(WHAT IS BEING ASKED): The entries underneath need to be duplicated exactly, with none omitted.

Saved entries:
****************
File: src/rtl/sid_mix_if.sv
// sid_mix_if: mix scheduler handshake and data bus; master drives the voice/filter inputs, slave is the scheduler
interface sid_mix_if;
  logic        sample_tick;
  logic [35:0] wave_bus;
  logic [23:0] env_bus;
  logic [2:0]  flt_route;
  logic        mute3;
  logic [3:0]  vol;
  logic [11:0] flt_out;
  logic [11:0] flt_in;
  logic [11:0] audio;
  logic        sample_valid;
  logic        busy;
  logic        overrun;
  modport master (
    output sample_tick, wave_bus, env_bus, flt_route, mute3, vol, flt_out,
    input  flt_in, audio, sample_valid, busy, overrun
  );
  modport slave (
    input  sample_tick, wave_bus, env_bus, flt_route, mute3, vol, flt_out,
    output flt_in, audio, sample_valid, busy, overrun
  );
endinterface

File: src/rtl/sid_mix_sched.sv
// sid_mix_sched: one shared 12x8 multiplier time-multiplexed over three voices, filter/direct mix, master volume
// SID_MIX_ROUND_EN selects round-half-up with saturation for the 8-bit mix instead of truncation.
module sid_mix_sched #(
  parameter int ACC_W     = 22,
  parameter int FLT_SHIFT = 8
) (
  input logic     clk,
  input logic     reset,
  sid_mix_if.slave bus
);
  localparam logic [2:0] IDLE = 3'd0, V1 = 3'd1, V2 = 3'd2, V3 = 3'd3, ACC = 3'd4, MIX = 3'd5, VOL = 3'd6;
  logic [2:0]       state;
  logic [35:0]      w_s;
  logic [23:0]      e_s;
  logic [2:0]       route_s;
  logic             mute_s;
  logic [3:0]       vol_s;
  logic [11:0]      fo_s;
  logic [19:0]      prod;
  logic [ACC_W-1:0] flt_acc, dir_acc, mix;
  logic [11:0]      w_sel;
  logic [7:0]       e_sel, m8;
  logic             acc_en, acc_flt, drop;
  assign w_sel   = state == V1 ? w_s[11:0] : state == V2 ? w_s[23:12] : w_s[35:24];
  assign e_sel   = state == V1 ? e_s[7:0]  : state == V2 ? e_s[15:8]  : e_s[23:16];
  assign acc_en  = state == V2 || state == V3 || state == ACC;
  assign acc_flt = state == V2 ? route_s[0] : state == V3 ? route_s[1] : route_s[2];
  assign drop    = state == ACC && !route_s[2] && mute_s;
`ifdef SID_MIX_ROUND_EN
  logic [ACC_W:0] rnd;
  assign rnd = {1'b0, mix} + (ACC_W+1)'(1 << 13);
  assign m8  = (rnd >> 14) > (ACC_W+1)'(255) ? 8'hff : 8'(rnd >> 14);
`else
  assign m8  = 8'(mix >> 14);
`endif
  assign bus.busy = state != IDLE;
  always_ff @(posedge clk) begin
    if (reset) begin
      state            <= IDLE;
      w_s              <= '0;
      e_s              <= '0;
      route_s          <= '0;
      mute_s           <= 1'b0;
      vol_s            <= '0;
      fo_s             <= '0;
      prod             <= '0;
      flt_acc          <= '0;
      dir_acc          <= '0;
      mix              <= '0;
      bus.flt_in       <= '0;
      bus.audio        <= '0;
      bus.sample_valid <= 1'b0;
      bus.overrun      <= 1'b0;
    end else begin
      state            <= state == IDLE ? (bus.sample_tick ? V1 : IDLE) : state == VOL ? IDLE : state + 3'd1;
      bus.sample_valid <= state == VOL;
      if (bus.sample_tick && state != IDLE) bus.overrun <= 1'b1;
      if (state == IDLE && bus.sample_tick) begin
        w_s     <= bus.wave_bus;
        e_s     <= bus.env_bus;
        route_s <= bus.flt_route;
        mute_s  <= bus.mute3;
        vol_s   <= bus.vol;
        fo_s    <= bus.flt_out;
        flt_acc <= '0;
        dir_acc <= '0;
      end
      if (state == V1 || state == V2 || state == V3) prod <= 20'(w_sel) * 20'(e_sel);
      if (acc_en && !drop && acc_flt) flt_acc <= flt_acc + ACC_W'(prod);
      if (acc_en && !drop && !acc_flt) dir_acc <= dir_acc + ACC_W'(prod);
      if (state == MIX) begin
        bus.flt_in <= 12'(flt_acc >> (ACC_W - 12));
        mix        <= dir_acc + (ACC_W'(fo_s) << FLT_SHIFT);
      end
      if (state == VOL) bus.audio <= 12'(vol_s) * 12'(m8);
    end
  end
endmodule

File: src/flat_wrapper.sv
// flat-port wrapper written by rule: the top's interface ports become plain ports
module sid_mix_sched_flat 
#(
  parameter int ACC_W     = 22,
  parameter int FLT_SHIFT = 8
)
  (clk, reset, bus_sample_tick, bus_wave_bus, bus_env_bus, bus_flt_route, bus_mute3, bus_vol, bus_flt_out, bus_flt_in, bus_audio, bus_sample_valid, bus_busy, bus_overrun);
  sid_mix_if bus_i ();
  input logic clk;
  input logic reset;
  input wire logic [$bits(bus_i.sample_tick)-1:0] bus_sample_tick;
  input wire logic [$bits(bus_i.wave_bus)-1:0] bus_wave_bus;
  input wire logic [$bits(bus_i.env_bus)-1:0] bus_env_bus;
  input wire logic [$bits(bus_i.flt_route)-1:0] bus_flt_route;
  input wire logic [$bits(bus_i.mute3)-1:0] bus_mute3;
  input wire logic [$bits(bus_i.vol)-1:0] bus_vol;
  input wire logic [$bits(bus_i.flt_out)-1:0] bus_flt_out;
  output wire logic [$bits(bus_i.flt_in)-1:0] bus_flt_in;
  output wire logic [$bits(bus_i.audio)-1:0] bus_audio;
  output wire logic [$bits(bus_i.sample_valid)-1:0] bus_sample_valid;
  output wire logic [$bits(bus_i.busy)-1:0] bus_busy;
  output wire logic [$bits(bus_i.overrun)-1:0] bus_overrun;
  assign bus_i.sample_tick = bus_sample_tick;
  assign bus_i.wave_bus = bus_wave_bus;
  assign bus_i.env_bus = bus_env_bus;
  assign bus_i.flt_route = bus_flt_route;
  assign bus_i.mute3 = bus_mute3;
  assign bus_i.vol = bus_vol;
  assign bus_i.flt_out = bus_flt_out;
  assign bus_flt_in = bus_i.flt_in;
  assign bus_audio = bus_i.audio;
  assign bus_sample_valid = bus_i.sample_valid;
  assign bus_busy = bus_i.busy;
  assign bus_overrun = bus_i.overrun;
  sid_mix_sched #(.ACC_W(ACC_W), .FLT_SHIFT(FLT_SHIFT)) u_core (.clk(clk), .reset(reset), .bus(bus_i));
endmodule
****************
(EXPECTED OUTPUT):
File: src/rtl/sid_mix_if.sv
// sid_mix_if: mix scheduler handshake and data bus; master drives the voice/filter inputs, slave is the scheduler
interface sid_mix_if;
  logic        sample_tick;
  logic [35:0] wave_bus;
  logic [23:0] env_bus;
  logic [2:0]  flt_route;
  logic        mute3;
  logic [3:0]  vol;
  logic [11:0] flt_out;
  logic [11:0] flt_in;
  logic [11:0] audio;
  logic        sample_valid;
  logic        busy;
  logic        overrun;
  modport master (
    output sample_tick, wave_bus, env_bus, flt_route, mute3, vol, flt_out,
    input  flt_in, audio, sample_valid, busy, overrun
  );
  modport slave (
    input  sample_tick, wave_bus, env_bus, flt_route, mute3, vol, flt_out,
    output flt_in, audio, sample_valid, busy, overrun
  );
endinterface

File: src/rtl/sid_mix_sched.sv
// sid_mix_sched: one shared 12x8 multiplier time-multiplexed over three voices, filter/direct mix, master volume
// SID_MIX_ROUND_EN selects round-half-up with saturation for the 8-bit mix instead of truncation.
module sid_mix_sched #(
  parameter int ACC_W     = 22,
  parameter int FLT_SHIFT = 8
) (
  input logic     clk,
  input logic     reset,
  sid_mix_if.slave bus
);
  localparam logic [2:0] IDLE = 3'd0, V1 = 3'd1, V2 = 3'd2, V3 = 3'd3, ACC = 3'd4, MIX = 3'd5, VOL = 3'd6;
  logic [2:0]       state;
  logic [35:0]      w_s;
  logic [23:0]      e_s;
  logic [2:0]       route_s;
  logic             mute_s;
  logic [3:0]       vol_s;
  logic [11:0]      fo_s;
  logic [19:0]      prod;
  logic [ACC_W-1:0] flt_acc, dir_acc, mix;
  logic [11:0]      w_sel;
  logic [7:0]       e_sel, m8;
  logic             acc_en, acc_flt, drop;
  assign w_sel   = state == V1 ? w_s[11:0] : state == V2 ? w_s[23:12] : w_s[35:24];
  assign e_sel   = state == V1 ? e_s[7:0]  : state == V2 ? e_s[15:8]  : e_s[23:16];
  assign acc_en  = state == V2 || state == V3 || state == ACC;
  assign acc_flt = state == V2 ? route_s[0] : state == V3 ? route_s[1] : route_s[2];
  assign drop    = state == ACC && !route_s[2] && mute_s;
`ifdef SID_MIX_ROUND_EN
  logic [ACC_W:0] rnd;
  assign rnd = {1'b0, mix} + (ACC_W+1)'(1 << 13);
  assign m8  = (rnd >> 14) > (ACC_W+1)'(255) ? 8'hff : 8'(rnd >> 14);
`else
  assign m8  = 8'(mix >> 14);
`endif
  assign bus.busy = state != IDLE;
  always_ff @(posedge clk) begin
    if (reset) begin
      state            <= IDLE;
      w_s              <= '0;
      e_s              <= '0;
      route_s          <= '0;
      mute_s           <= 1'b0;
      vol_s            <= '0;
      fo_s             <= '0;
      prod             <= '0;
      flt_acc          <= '0;
      dir_acc          <= '0;
      mix              <= '0;
      bus.flt_in       <= '0;
      bus.audio        <= '0;
      bus.sample_valid <= 1'b0;
      bus.overrun      <= 1'b0;
    end else begin
      state            <= state == IDLE ? (bus.sample_tick ? V1 : IDLE) : state == VOL ? IDLE : state + 3'd1;
      bus.sample_valid <= state == VOL;
      if (bus.sample_tick && state != IDLE) bus.overrun <= 1'b1;
      if (state == IDLE && bus.sample_tick) begin
        w_s     <= bus.wave_bus;
        e_s     <= bus.env_bus;
        route_s <= bus.flt_route;
        mute_s  <= bus.mute3;
        vol_s   <= bus.vol;
        fo_s    <= bus.flt_out;
        flt_acc <= '0;
        dir_acc <= '0;
      end
      if (state == V1 || state == V2 || state == V3) prod <= 20'(w_sel) * 20'(e_sel);
      if (acc_en && !drop && acc_flt) flt_acc <= flt_acc + ACC_W'(prod);
      if (acc_en && !drop && !acc_flt) dir_acc <= dir_acc + ACC_W'(prod);
      if (state == MIX) begin
        bus.flt_in <= 12'(flt_acc >> (ACC_W - 12));
        mix        <= dir_acc + (ACC_W'(fo_s) << FLT_SHIFT);
      end
      if (state == VOL) bus.audio <= 12'(vol_s) * 12'(m8);
    end
  end
endmodule

File: src/flat_wrapper.sv
// flat-port wrapper written by rule: the top's interface ports become plain ports
module sid_mix_sched_flat 
#(
  parameter int ACC_W     = 22,
  parameter int FLT_SHIFT = 8
)
  (clk, reset, bus_sample_tick, bus_wave_bus, bus_env_bus, bus_flt_route, bus_mute3, bus_vol, bus_flt_out, bus_flt_in, bus_audio, bus_sample_valid, bus_busy, bus_overrun);
  sid_mix_if bus_i ();
  input logic clk;
  input logic reset;
  input wire logic [$bits(bus_i.sample_tick)-1:0] bus_sample_tick;
  input wire logic [$bits(bus_i.wave_bus)-1:0] bus_wave_bus;
  input wire logic [$bits(bus_i.env_bus)-1:0] bus_env_bus;
  input wire logic [$bits(bus_i.flt_route)-1:0] bus_flt_route;
  input wire logic [$bits(bus_i.mute3)-1:0] bus_mute3;
  input wire logic [$bits(bus_i.vol)-1:0] bus_vol;
  input wire logic [$bits(bus_i.flt_out)-1:0] bus_flt_out;
  output wire logic [$bits(bus_i.flt_in)-1:0] bus_flt_in;
  output wire logic [$bits(bus_i.audio)-1:0] bus_audio;
  output wire logic [$bits(bus_i.sample_valid)-1:0] bus_sample_valid;
  output wire logic [$bits(bus_i.busy)-1:0] bus_busy;
  output wire logic [$bits(bus_i.overrun)-1:0] bus_overrun;
  assign bus_i.sample_tick = bus_sample_tick;
  assign bus_i.wave_bus = bus_wave_bus;
  assign bus_i.env_bus = bus_env_bus;
  assign bus_i.flt_route = bus_flt_route;
  assign bus_i.mute3 = bus_mute3;
  assign bus_i.vol = bus_vol;
  assign bus_i.flt_out = bus_flt_out;
  assign bus_flt_in = bus_i.flt_in;
  assign bus_audio = bus_i.audio;
  assign bus_sample_valid = bus_i.sample_valid;
  assign bus_busy = bus_i.busy;
  assign bus_overrun = bus_i.overrun;
  sid_mix_sched #(.ACC_W(ACC_W), .FLT_SHIFT(FLT_SHIFT)) u_core (.clk(clk), .reset(reset), .bus(bus_i));
endmodule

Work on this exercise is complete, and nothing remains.